In the presence of a network partition, a distributed system must choose between consistency and availability.

This means that when parts of the system can’t communicate reliably (due to network failures, delays, or node crashes), the system must decide: either it refuses some requests to remain consistent, or it serves all requests but may return stale or inconsistent data.

The three properties explained

  • Consistency (C): Every read receives the most recent write or an error. All nodes see the same data at the same time.
  • Availability (A): Every request receives a (non-error) response, regardless of whether it’s the latest data.
  • Partition Tolerance (P): The system continues to operate despite network partitions or communication failures between nodes.
    CAP theorem
    CAP theorem

Visualizing the CAP triangle

Distributed databases can be visualized as points inside a triangle — each vertex representing one of the properties. When a network partition occurs, you can only guarantee two of the three.

Combination Guarantees Examples
CA (Consistency + Availability) No partition tolerance; works only in perfect networks. Traditional single-node relational databases (e.g., PostgreSQL without replication).
CP (Consistency + Partition Tolerance) Guarantees correctness but may sacrifice availability during partitions. Zookeeper, HBase, etcd, MongoDB (in majority-write mode).
AP (Availability + Partition Tolerance) Stays available but may serve stale or inconsistent data temporarily. Cassandra, DynamoDB, CouchDB, Riak.

CAP theorem in practice

In real-world distributed systems, partitions are not a matter of if but when. Therefore, partition tolerance is mandatory, and system designers typically choose between consistency and availability under failure conditions.
During normal operation (no partitions), modern systems often provide tunable consistency — allowing applications to choose between strong or eventual consistency depending on use case.

Examples

1. CP system (Consistency first)

Systems like etcd or Zookeeper prefer consistency. During partitions, they may reject writes or block reads to prevent serving stale data. This is common for systems maintaining configuration, coordination, or leader election.

# simplified pseudo-code: consistent write with coordination def write_consistent(cluster, key, value): quorum = len(cluster) // 2 + 1 ack = 0 for node in cluster: if node.reachable(): node.store[key] = value ack += 1 if ack >= quorum: return "Write committed" else: raise Exception("Not enough nodes for consistency") 

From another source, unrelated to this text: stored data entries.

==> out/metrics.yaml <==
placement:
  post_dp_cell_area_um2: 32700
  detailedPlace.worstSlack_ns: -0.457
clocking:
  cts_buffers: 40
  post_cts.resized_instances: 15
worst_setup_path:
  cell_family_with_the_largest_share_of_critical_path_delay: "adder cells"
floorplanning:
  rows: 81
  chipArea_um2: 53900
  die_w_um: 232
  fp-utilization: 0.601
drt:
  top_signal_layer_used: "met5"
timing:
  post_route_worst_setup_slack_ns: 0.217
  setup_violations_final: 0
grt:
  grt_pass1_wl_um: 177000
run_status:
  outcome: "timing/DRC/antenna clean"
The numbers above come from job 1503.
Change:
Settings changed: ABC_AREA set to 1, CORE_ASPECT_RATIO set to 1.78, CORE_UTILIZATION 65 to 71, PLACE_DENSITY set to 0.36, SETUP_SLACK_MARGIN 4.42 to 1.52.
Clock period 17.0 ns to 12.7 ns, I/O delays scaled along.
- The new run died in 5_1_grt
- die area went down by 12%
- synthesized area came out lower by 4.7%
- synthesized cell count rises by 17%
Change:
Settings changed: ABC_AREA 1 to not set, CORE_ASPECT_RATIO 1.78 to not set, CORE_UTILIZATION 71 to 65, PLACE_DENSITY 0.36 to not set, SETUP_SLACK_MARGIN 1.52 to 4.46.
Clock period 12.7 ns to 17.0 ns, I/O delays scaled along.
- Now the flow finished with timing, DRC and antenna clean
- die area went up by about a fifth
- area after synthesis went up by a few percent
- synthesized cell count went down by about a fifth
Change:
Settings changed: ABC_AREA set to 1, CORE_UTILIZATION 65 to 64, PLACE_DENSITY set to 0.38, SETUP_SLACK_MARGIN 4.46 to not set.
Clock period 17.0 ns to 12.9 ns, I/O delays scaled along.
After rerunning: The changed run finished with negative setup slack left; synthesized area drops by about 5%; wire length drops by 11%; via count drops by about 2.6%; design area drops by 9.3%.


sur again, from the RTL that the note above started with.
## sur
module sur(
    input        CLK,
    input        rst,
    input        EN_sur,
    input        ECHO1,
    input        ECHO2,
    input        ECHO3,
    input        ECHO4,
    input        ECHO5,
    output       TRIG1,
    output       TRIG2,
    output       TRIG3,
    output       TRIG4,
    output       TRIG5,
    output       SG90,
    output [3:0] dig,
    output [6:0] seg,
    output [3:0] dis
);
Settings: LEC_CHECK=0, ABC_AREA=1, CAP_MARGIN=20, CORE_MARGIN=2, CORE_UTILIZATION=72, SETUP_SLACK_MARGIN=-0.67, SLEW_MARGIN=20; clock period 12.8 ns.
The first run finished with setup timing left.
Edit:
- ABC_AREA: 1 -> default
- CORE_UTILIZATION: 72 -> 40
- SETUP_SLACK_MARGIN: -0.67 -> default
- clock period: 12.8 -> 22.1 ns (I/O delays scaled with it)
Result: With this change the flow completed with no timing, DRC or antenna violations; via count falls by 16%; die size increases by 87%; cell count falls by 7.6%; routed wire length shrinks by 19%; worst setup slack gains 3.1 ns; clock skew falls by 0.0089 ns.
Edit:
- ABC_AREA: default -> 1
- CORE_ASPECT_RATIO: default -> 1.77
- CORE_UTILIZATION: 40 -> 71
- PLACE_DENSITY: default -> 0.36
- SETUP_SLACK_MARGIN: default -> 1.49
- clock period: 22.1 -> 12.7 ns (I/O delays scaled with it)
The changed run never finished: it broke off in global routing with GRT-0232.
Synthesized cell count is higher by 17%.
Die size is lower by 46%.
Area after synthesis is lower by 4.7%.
## rev 12
// sorting_system
module sorting_system(
    input wire clk,              
    input wire rst_n,            
    input wire btn_manual_1,     
    input wire btn_manual_2,     
    input wire sensor_out,
    output wire s0, s1,
    output wire s2, s3,
    output wire led_r, led_g, led_b,
    input wire ir_sensor,        
    output wire servo_pwm_1,     
    output wire servo_pwm_2,     
    output wire led_ir_status    
);
make LEC_CHECK=0 ABC_AREA=1 CAP_MARGIN=40 CELL_PAD_IN_SITES_GLOBAL_PLACEMENT=2 CORE_ASPECT_RATIO=1.27 CORE_MARGIN=2 CORE_UTILIZATION=40 CTS_CLUSTER_SIZE=54 GPL_ROUTABILITY_DRIVEN=0 HOLD_SLACK_MARGIN=0.1 MIN_ROUTING_LAYER=met2 PLACE_DENSITY=0.75 SLEW_MARGIN=20 finish   # period 8.0 ns
run.sh (not shown) runs the stock make flow with config.mk's settings and CLKGATE_MAP_FILE=.
Edits applied to the flow inputs when going from rev 12 to rev 13:
- CAP_MARGIN changed from 40 to 20
- PLACE_DENSITY removed (was 0.75)
- ABC_AREA removed (was 1)
- GPL_ROUTABILITY_DRIVEN removed (was 0)
- CTS_CLUSTER_SIZE removed (was 54)
- CORE_ASPECT_RATIO removed (was 1.27)
- MIN_ROUTING_LAYER removed (was met2)
- CELL_PAD_IN_SITES_GLOBAL_PLACEMENT removed (was 2)
- HOLD_SLACK_MARGIN removed (was 0.1)
- the clock period (ns, I/O delays scaled along) changed from 8.0 to 4.43
Notes after the runs:
From rev 12 to rev 13 the numbers moved as follows: design area shows a reduction of 3.0%, area after synthesis shows a reduction of 2.7%.
Compare rev 12 and rev 13 | sequential share of layout area higher: rev 13


sorting_system again, from the RTL that the note above started with.
Design sorting_system, start of the top module:
module sorting_system(
    input wire clk,              
    input wire rst_n,            
    input wire btn_manual_1,     
    input wire btn_manual_2,     
    input wire sensor_out,
    output wire s0, s1,
    output wire s2, s3,
    output wire led_r, led_g, led_b,
    input wire ir_sensor,        
    output wire servo_pwm_1,     
    output wire servo_pwm_2,     
    output wire led_ir_status    
);
Settings: LEC_CHECK=0, ABC_AREA=1, CAP_MARGIN=20, CORE_MARGIN=2, CORE_UTILIZATION=72, CTS_CLUSTER_DIAMETER=313, GPL_ROUTABILITY_DRIVEN=0, HOLD_SLACK_MARGIN=0.29, PLACE_DENSITY_LB_ADDON=0.01, SLEW_MARGIN=20; clock period 2.65 ns.
The first run ran to the end with violations: negative setup slack.
==> 09-13: inputs <==
## miniCPU
module miniCPU (
    input [17:0] switches,  
    input ligar,       
    input enviar,      
    input clk,         
    input rst_n,       
    output [7:0] LCD_DATA,
    output LCD_RS,
    output LCD_RW,
    output LCD_EN,
    output LCD_ON,
    output LCD_BLON
);
clock: 10.8 ns
lec_check: 0
cap_margin: 20
core_margin: 2
core_utilization: 72
slew_margin: 20
run.sh (not shown) runs the stock make flow with config.mk's settings and CLKGATE_MAP_FILE=.
==> inputs of 06-12, as changes to 09-13 <==
CAP_MARGIN = 15   (was 20)
CORE_UTILIZATION = 68   (was 72)
CTS_CLUSTER_DIAMETER = 30   (was not set)
MAX_ROUTING_LAYER = met4   (was not set)
SETUP_SLACK_MARGIN = 2.45   (was not set)
TNS_END_PERCENT = 95   (was not set)
==> flow/constraint.sdc (replaced) <==
create_clock -name core_clock -period 10.1 [get_ports {clk}]
set_input_delay 2.0200 -clock core_clock [delete_from_list [all_inputs] [get_ports {clk}]]
set_output_delay 2.0200 -clock core_clock [all_outputs]
set_load 0.01 [all_outputs]
==> inputs of 05-26, as changes to 09-13 <==
CORE_UTILIZATION = 40   (was 72)
==> flow/constraint.sdc (replaced) <==
create_clock -name core_clock -period 12.1 [get_ports {clk}]
set_input_delay 2.4200 -clock core_clock [delete_from_list [all_inputs] [get_ports {clk}]]
set_output_delay 2.4200 -clock core_clock [all_outputs]
set_load 0.01 [all_outputs]
==> qor summary <==
item                                                                            06-12       09-13       05-26
Status                                                      aborted with a tool error  no timing/DRC/antenna violations  no timing/DRC/antenna violations
Stage where the flow stopped                                           global routing           -           -
Core area                                                                   51100 um2   47900 um2   86800 um2
Worst R2R Path Depth                                                                -          33          41
CTS clock-pin slew for the worst setup and hold paths                               -     0.07 ns     0.07 ns
Violation count after the first detailed-routing iteration                          -        6068        3687
Flip-flops                                                                          -         422         422
Maximum net fanout on the critical path                                             -          11          27
Count of endpoints failing setup in the final report                                -           0           0
Share of cell area taken by multi-input logic gates                                 -       60.0%       58.8%
Min setup slack post-route                                                          -    0.314 ns    0.983 ns
Number of multi-input combinational cells                                           -        3054        3054
Post CTS Setup Buffer Count                                                       223           0           0
TritonCTS clock tree                                                                -       built       built
Sum of negative setup slack                                                         -        0 ns        0 ns
Final-stage net count                                                               -        4046        4033
Slew HR                                                                             -       15.4%       18.1%
Count of max-cap constraint violations                                              -           0           0
Post-detailed-routing wire length                                                   -      125 mm      120 mm
Number of cell rows                                                                83          80         108
H-tree levels                                                                       3           2           2
Power density relative to cell area                                                 -  200 nW/um2  170 nW/um2
TritonCTS Buffers                                                                  83          41          46
Final design utilization                                                            -       78.3%       44.1%

==> run a <==
==> flow/design.v <==
module aluCPU(
    input [15:0] data1,  
    input [15:0] data2,  
    input [1:0] sel,  
    output reg [15:0] result
); 
    parameter [1:0] 
        SUM = 2'b00,
        SUB = 2'b01,
        MUL = 2'b10;
    reg [31:0] mul_full;  
    always @(*) begin
        case(sel)
            SUM: begin
                result = data1 + data2;
            end
            SUB: begin
                result = data1 - data2;
            end
            MUL: begin
                mul_full = $signed(data1) * $signed(data2);  
                result = mul_full[15:0];  
            end
            default: result = 16'd0;  
        endcase 
    end 
endmodule 
module memoryCPU (
    input clock,
    input reset,  
    input regWrite,               
    input [3:0] write_reg_addr,   
    input [15:0] write_data,      
    input [3:0] read_reg_addr_1, 
    input [3:0] read_reg_addr_2, 
    output [15:0] read_data_1,    
    output [15:0] read_data_2     
);
    reg [15:0] register [0:15];  
    integer i;
    always @ (posedge clock or negedge reset) begin
        if (~reset) begin
            for (i = 0; i < 16; i = i + 1) begin
                register[i] <= 16'd0;
            end
        end
        else if (regWrite) begin   
            register[write_reg_addr] <= write_data;
        end
    end
    assign read_data_1 = register[read_reg_addr_1]; 
    assign read_data_2 = register[read_reg_addr_2];
endmodule
module lcd_controller (
    input clk,
    input reset_n,           
    input rst_n,             
    input start,            
    input [2:0] opcode,     
    input [3:0] reg_idx,    
    input signed [15:0] value, 
    output reg [7:0] lcd_data,
    output reg lcd_rs,      
    output wire lcd_rw,      
    output reg lcd_en,      
    output wire lcd_on,     
    output wire lcd_blon    
);
    assign lcd_rw = 1'b0; 
    assign lcd_on   = (state != STATE_IDLE);
    assign lcd_blon = (state != STATE_IDLE);
    localparam STATE_IDLE = 0, STATE_INIT = 1, STATE_READY = 2, 
               STATE_WRITE_LINE1 = 3, STATE_LINE2_ADDR = 4, STATE_WRITE_LINE2 = 5;
    reg [3:0] state; 
    reg [5:0] char_index; 
    reg [19:0] counter;
    reg wait_flag;
    reg [2:0] op_store;
    reg [3:0] reg_store;
    reg signed [15:0] val_store;
    reg first_boot; 
    reg [15:0] unsigned_val;
    reg is_negative;
    reg [3:0] digit_10000, digit_1000, digit_100, digit_10, digit_1;
    reg prev_reset_n;        
    reg system_active;       
    function [7:0] init_cmds(input [5:0] idx);
        case(idx)
            6'd0: init_cmds = 8'h38;
            6'd1: init_cmds = 8'h38;
            6'd2: init_cmds = 8'h0C;
            6'd3: init_cmds = 8'h01;
            6'd4: init_cmds = 8'h06;
            default: init_cmds = 8'h00;
        endcase
    endfunction
    function [39:0] get_op_string(input [2:0] op);
        case(op)
            3'b000: get_op_string = "LOAD ";
            3'b001: get_op_string = "ADD  ";
            3'b010: get_op_string = "ADDI ";
            3'b011: get_op_string = "SUB  ";
            3'b100: get_op_string = "SUBI ";
            3'b101: get_op_string = "MUL  ";
            3'b110: get_op_string = "CLEAR";
            3'b111: get_op_string = "DPL  ";
            default: get_op_string = "ERR  ";
        endcase
    endfunction
    always @(posedge clk) begin
      if (!rst_n) begin
        system_active <= 0;
        prev_reset_n <= 1;
        state <= STATE_IDLE;
        lcd_en <= 0;
      end else begin
        prev_reset_n <= reset_n;
        if (prev_reset_n == 1'b1 && reset_n == 1'b0) begin
            system_active <= ~system_active; 
        end
        if (system_active == 1'b0) begin
            state <= STATE_IDLE;
            lcd_en <= 0;
            wait_flag <= 0;
            counter <= 0;
            char_index <= 0;
            first_boot <= 1;  
        end 
        else begin
            if (state == STATE_IDLE) begin
                state <= STATE_INIT;
                char_index <= 0;
                wait_flag <= 0;
                first_boot <= 1;
            end
            else if (wait_flag) begin
                if (counter < 20'd2000) begin 
                    counter <= counter + 1;
                    if (counter == 20'd40) lcd_en <= 0; 
                end else begin
                    wait_flag <= 0;
                    counter <= 0;
                end
            end else begin
                case (state)
                    STATE_INIT: begin
                        lcd_rs <= 0;
                        lcd_data <= init_cmds(char_index);
                        lcd_en <= 1; 
                        wait_flag <= 1;
                        if (char_index < 4) 
                            char_index <= char_index + 1;
                        else begin
                            char_index <= 0;
                            op_store <= 3'b000;
                            reg_store <= 4'b0000;
                            val_store <= 16'd0;
                            unsigned_val <= 16'd0;
                            is_negative <= 0;
                            state <= STATE_WRITE_LINE1; 
                        end
                    end
                    STATE_READY: begin
                        if (start) begin
                            op_store <= opcode;
                            reg_store <= reg_idx;
                            val_store <= value;
                            if (value < 0) begin
                                is_negative <= 1;
                                unsigned_val <= -value;
                            end else begin
                                is_negative <= 0;
                                unsigned_val <= value;
                            end
                            lcd_rs <= 0;
                            lcd_data <= 8'h01; 
                            lcd_en <= 1;
                            wait_flag <= 1;
                            state <= STATE_WRITE_LINE1;
                            char_index <= 0;
                        end
                    end
                    STATE_WRITE_LINE1: begin
                        digit_10000 <= (unsigned_val / 10000) % 10;
                        digit_1000  <= (unsigned_val / 1000) % 10;
                        digit_100   <= (unsigned_val / 100) % 10;
                        digit_10    <= (unsigned_val / 10) % 10;
                        digit_1     <= (unsigned_val) % 10;
                        lcd_rs <= 1;
                        lcd_en <= 1;
                        wait_flag <= 1;
                        if (char_index < 5) begin
                            if (first_boot)
                                lcd_data <= " "; 
                            else
                                lcd_data <= get_op_string(op_store) >> (8 * (4 - char_index));
                        end 
                        else begin
                            if (op_store == 3'b110 && !first_boot) begin
                                lcd_data <= " ";
                            end else begin
                                if (char_index == 5) lcd_data <= " ";
                                else if (char_index == 6) lcd_data <= "[";
                                else if (char_index >= 7 && char_index <= 10) 
                                    lcd_data <= reg_store[10 - char_index] ? "1" : "0";
                                else if (char_index == 11) lcd_data <= "]";
                            end
                        end
                        if (char_index < 11)
                            char_index <= char_index + 1;
                        else begin
                            char_index <= 0;
                            if (op_store == 3'b110 && !first_boot) begin
                                state <= STATE_READY;
                            end else begin
                                state <= STATE_LINE2_ADDR;
                            end
                        end
                    end
                    STATE_LINE2_ADDR: begin
                        lcd_rs <= 0;
                        lcd_data <= 8'hC0;
                        lcd_en <= 1;
                        wait_flag <= 1;
                        state <= STATE_WRITE_LINE2;
                    end
                    STATE_WRITE_LINE2: begin
                        lcd_rs <= 1;
                        lcd_en <= 1;
                        wait_flag <= 1;
                        case(char_index)
                            0: lcd_data <= is_negative ? "-" : "+";
                            1: lcd_data <= 8'h30 + digit_10000;
                            2: lcd_data <= 8'h30 + digit_1000;
                            3: lcd_data <= 8'h30 + digit_100;
                            4: lcd_data <= 8'h30 + digit_10;
                            5: lcd_data <= 8'h30 + digit_1;
                        endcase
                        if (char_index < 5)
                            char_index <= char_index + 1;
                        else begin
                            first_boot <= 0;
                            state <= STATE_READY;
                        end
                    end
                endcase
            end
        end
      end
    end
endmodule
==> flow/design.v <==
module S_AXI_LITE#(
		parameter integer S_AXI_LITE_SIZE = 5,
		parameter integer S_AXI_DATA_SIZE = 32 
		)(
		input S_AXI_ACLK,
		input S_AXI_ARESETN,
        input  [ 31 : 0] S_AXI_LITE_ARADDR,
        output S_AXI_LITE_ARREADY,
        input  S_AXI_LITE_ARVALID,
        output S_AXI_LITE_RVALID,
        input  S_AXI_LITE_RREADY,
        output [S_AXI_DATA_SIZE - 1: 0] S_AXI_LITE_RDATA,
        input  [ 31 : 0] S_AXI_LITE_AWADDR,
        output S_AXI_LITE_AWREADY,
        input  S_AXI_LITE_AWVALID,
        input  S_AXI_LITE_WVALID,
        output S_AXI_LITE_WREADY,
        input  [S_AXI_DATA_SIZE - 1: 0] S_AXI_LITE_WDATA,
        output S_AXI_LITE_BVALID,
        input S_AXI_LITE_BREADY
		);
		reg [S_AXI_DATA_SIZE - 1: 0] axi_reg0;
		reg [S_AXI_DATA_SIZE - 1: 0] axi_reg1;
		reg [S_AXI_DATA_SIZE - 1: 0] axi_reg2;
		reg [S_AXI_DATA_SIZE - 1: 0] axi_reg3;
		reg [S_AXI_DATA_SIZE - 1: 0] axi_reg4;
		reg [S_AXI_DATA_SIZE - 1: 0] axi_reg5;
        reg [ 31 : 0] axi_araddr ;
        reg [ 31 : 0] axi_awaddr ;
        reg [S_AXI_DATA_SIZE - 1: 0] axi_wdata;
        reg [S_AXI_DATA_SIZE - 1: 0] axi_rdata;
        reg awready;
        reg wready;
        reg awlatch;
        reg bvalid;
        reg axi_wen;
        reg axi_wack;
        reg arready;
        reg rvalid;
        reg axi_rvalid;
        assign S_AXI_LITE_AWREADY = awready;
        assign S_AXI_LITE_WREADY  = wready;
        assign S_AXI_LITE_BVALID = bvalid;
        assign S_AXI_LITE_ARREADY = arready;
        assign S_AXI_LITE_RVALID = axi_rvalid;
        assign S_AXI_LITE_RDATA = axi_rdata;
        always@(posedge S_AXI_ACLK)
          if(S_AXI_ARESETN == 'b0)
            bvalid <= 0;
          else if(S_AXI_LITE_BREADY && ~bvalid)
            bvalid <= 'b1;
          else
            bvalid <= 'b0;
        always@(posedge S_AXI_ACLK)
          if(S_AXI_ARESETN == 'b0)
            awready <= 'b0;
          else if(S_AXI_LITE_AWVALID && S_AXI_LITE_WVALID && ~awready)
            awready <= 'b1;
          else if(wready)
            awready <= 'b0;
          else
            awready <= awready;
        always@(posedge S_AXI_ACLK)
            if(S_AXI_ARESETN == 'b0)
                axi_awaddr <= 0;
            else if (awready)
                axi_awaddr <= S_AXI_LITE_AWADDR;
            else
                axi_awaddr <= axi_awaddr;
        always@(posedge S_AXI_ACLK)
          if(S_AXI_ARESETN == 'b0)
            wready <= 0;
          else if(S_AXI_LITE_WVALID && ~wready && awready)
            wready <= 'b1;
          else
            wready <= 'b0;
        always@(posedge S_AXI_ACLK)
          if(S_AXI_ARESETN == 'b0) begin
            axi_wdata <= 0;
            axi_wen <= 0;
          end else if(awready && wready) begin
            axi_wdata <= S_AXI_LITE_WDATA;
            axi_wen <= 'b1;
          end else if(axi_wen)
            axi_wen <= 'b0;
          else begin
            axi_wdata <= axi_wdata;
            axi_wen <= axi_wen;
          end
        always@(posedge S_AXI_ACLK)
          if(S_AXI_ARESETN == 'b0)begin
		    axi_reg0 <= 0;
		    axi_reg1 <= 0;
		    axi_reg2 <= 0;
		    axi_reg3 <= 0;
		    axi_reg4 <= 0;
		    axi_reg5 <= 0;
		  end else if (axi_awaddr[ S_AXI_LITE_SIZE - 1 :0] == 5'd0)begin
            if(axi_wen) begin
             axi_reg0<= axi_wdata;
             axi_wack <= 'b1;
            end else begin
             axi_reg0<= axi_reg0;
             axi_wack <= 'b0;
            end
		  end else if (axi_awaddr[ S_AXI_LITE_SIZE - 1 :0] == 5'd4)begin
            if(axi_wen) begin
             axi_reg1<= axi_wdata;
             axi_wack <= 'b1;
            end else begin
             axi_reg1<= axi_reg1;
             axi_wack <= 'b0;
            end
		  end else if (axi_awaddr[ S_AXI_LITE_SIZE - 1 :0] == 5'd8)begin
            if(axi_wen) begin
             axi_reg2<= axi_wdata;
             axi_wack <= 'b1;
            end else begin
             axi_reg2<= axi_reg2;
             axi_wack <= 'b0;
            end
		  end else if (axi_awaddr[ S_AXI_LITE_SIZE - 1 :0] == 5'd12)begin
            if(axi_wen) begin
             axi_reg3<= axi_wdata;
             axi_wack <= 'b1;
            end else begin
             axi_reg3<= axi_reg3;
             axi_wack <= 'b0;
            end
		  end else if (axi_awaddr[ S_AXI_LITE_SIZE - 1 :0] == 5'd16)begin
            if(axi_wen) begin
             axi_reg4<= axi_wdata;
             axi_wack <= 'b1;
            end else begin
             axi_reg4<= axi_reg4;
             axi_wack <= 'b0;
            end
		  end else if (axi_awaddr[ S_AXI_LITE_SIZE - 1 :0] == 5'd20)begin
            if(axi_wen) begin
             axi_reg5<= axi_wdata;
             axi_wack <= 'b1;
            end else begin
             axi_reg5<= axi_reg5;
             axi_wack <= 'b0;
            end
		  end
        always@(posedge  S_AXI_ACLK)
          if(S_AXI_ARESETN == 'b0)
            arready <= 'b0;
          else if(S_AXI_LITE_ARVALID && ~arready)
            arready <= 'b1;
          else
            arready <= 'b0;
        always@(posedge S_AXI_ACLK)
          if(S_AXI_ARESETN == 'b0)
            axi_araddr <= 0;
          else if(arready)
            axi_araddr <= S_AXI_LITE_ARADDR;
          else
            axi_araddr <= axi_araddr;
        always@(posedge  S_AXI_ACLK)
          if(S_AXI_ARESETN == 'b0)
            rvalid <= 'b0;
          else if(arready && S_AXI_LITE_RREADY && ~rvalid)
            rvalid <= 'b1;
          else
            rvalid <= 'b0;
        always@(posedge S_AXI_ACLK)
          if(S_AXI_ARESETN == 'b0)begin
            axi_rvalid <= 'b0;
            axi_rdata <= 'b0;
		  end else if(axi_araddr[ S_AXI_LITE_SIZE - 1 :0] == 5'd0)begin
            if(rvalid)begin
              axi_rdata <= axi_reg0;
              axi_rvalid <= 'b1;
            end else begin
              axi_rvalid <= 'b0;
              axi_rdata <= axi_rdata;
            end
		  end else if(axi_araddr[ S_AXI_LITE_SIZE - 1 :0] == 5'd4)begin
            if(rvalid)begin
              axi_rdata <= axi_reg1;
              axi_rvalid <= 'b1;
            end else begin
              axi_rvalid <= 'b0;
              axi_rdata <= axi_rdata;
            end
		  end else if(axi_araddr[ S_AXI_LITE_SIZE - 1 :0] == 5'd8)begin
            if(rvalid)begin
              axi_rdata <= axi_reg2;
              axi_rvalid <= 'b1;
            end else begin
              axi_rvalid <= 'b0;
              axi_rdata <= axi_rdata;
            end
		  end else if(axi_araddr[ S_AXI_LITE_SIZE - 1 :0] == 5'd12)begin
            if(rvalid)begin
              axi_rdata <= axi_reg3;
              axi_rvalid <= 'b1;
            end else begin
              axi_rvalid <= 'b0;
              axi_rdata <= axi_rdata;
            end
		  end else if(axi_araddr[ S_AXI_LITE_SIZE - 1 :0] == 5'd16)begin
            if(rvalid)begin
              axi_rdata <= axi_reg4;
              axi_rvalid <= 'b1;
            end else begin
              axi_rvalid <= 'b0;
              axi_rdata <= axi_rdata;
            end
		  end else if(axi_araddr[ S_AXI_LITE_SIZE - 1 :0] == 5'd20)begin
            if(rvalid)begin
              axi_rdata <= axi_reg5;
              axi_rvalid <= 'b1;
            end else begin
              axi_rvalid <= 'b0;
              axi_rdata <= axi_rdata;
            end
			end else begin
              axi_rvalid <= 'b0;
              axi_rdata <= axi_rdata;
            end
endmodule
Settings: LEC_CHECK=0, CAP_MARGIN=20, CELL_PAD_IN_SITES_GLOBAL_PLACEMENT=1, CORE_MARGIN=2, CORE_UTILIZATION=40, SLEW_MARGIN=20, TNS_END_PERCENT=5; clock period 4.0 ns.
run.sh (not shown) runs the stock make flow with config.mk's settings and CLKGATE_MAP_FILE=.
The baseline passed the timing, DRC and antenna checks.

2. AP system (Availability first)

Systems like Cassandra or DynamoDB prioritize availability. Each replica can accept writes even if others are unreachable. Conflicts are later resolved through replication and reconciliation mechanisms.

# simplified eventual consistency example def write_available(node, key, value): node.local_store[key] = value node.replicate_async(key, value) # replicate later return "Write accepted" # reads may return stale data until replicas converge 

Beyond CAP: PACELC theorem

Daniel Abadi proposed PACELC as an extension to CAP, observing that even without partitions (P), systems still face a trade-off between latency (L) and consistency (C):

If Partition (P) occurs → choose between Availability (A) and Consistency (C); Else → choose between Latency (L) and Consistency (C).

This means systems constantly balance performance and correctness, not just during failures.

Choosing the right balance

The “right” choice depends on your system’s goals:

  • CP systems — use when correctness is more important than uptime (financial transactions, configuration stores).
  • AP systems — use when availability and responsiveness matter most (caches, analytics, social feeds).
  • CA systems — typically single-node or tightly coupled systems where partitions are not expected.

Guidelines for system designers

  1. Assume partitions will happen; design for failure.
  2. Identify which operations must remain consistent vs. available.
  3. Use tunable consistency (like DynamoDB’s strongly consistent read option) when possible.
  4. Document consistency behavior clearly for API consumers.
  5. Use monitoring and chaos testing to understand behavior under partitions.

Summary

The CAP theorem doesn’t prescribe what to build — it clarifies the unavoidable trade-offs in distributed design. When partitions occur, systems can’t have it all. Understanding CAP helps architects reason about data correctness, resilience, and user experience — and design systems that behave predictably under real-world network conditions.
In practice, successful architectures embrace partition tolerance and provide a configurable balance between availability and consistency — because in distributed systems, trade-offs are not optional; they are design choices.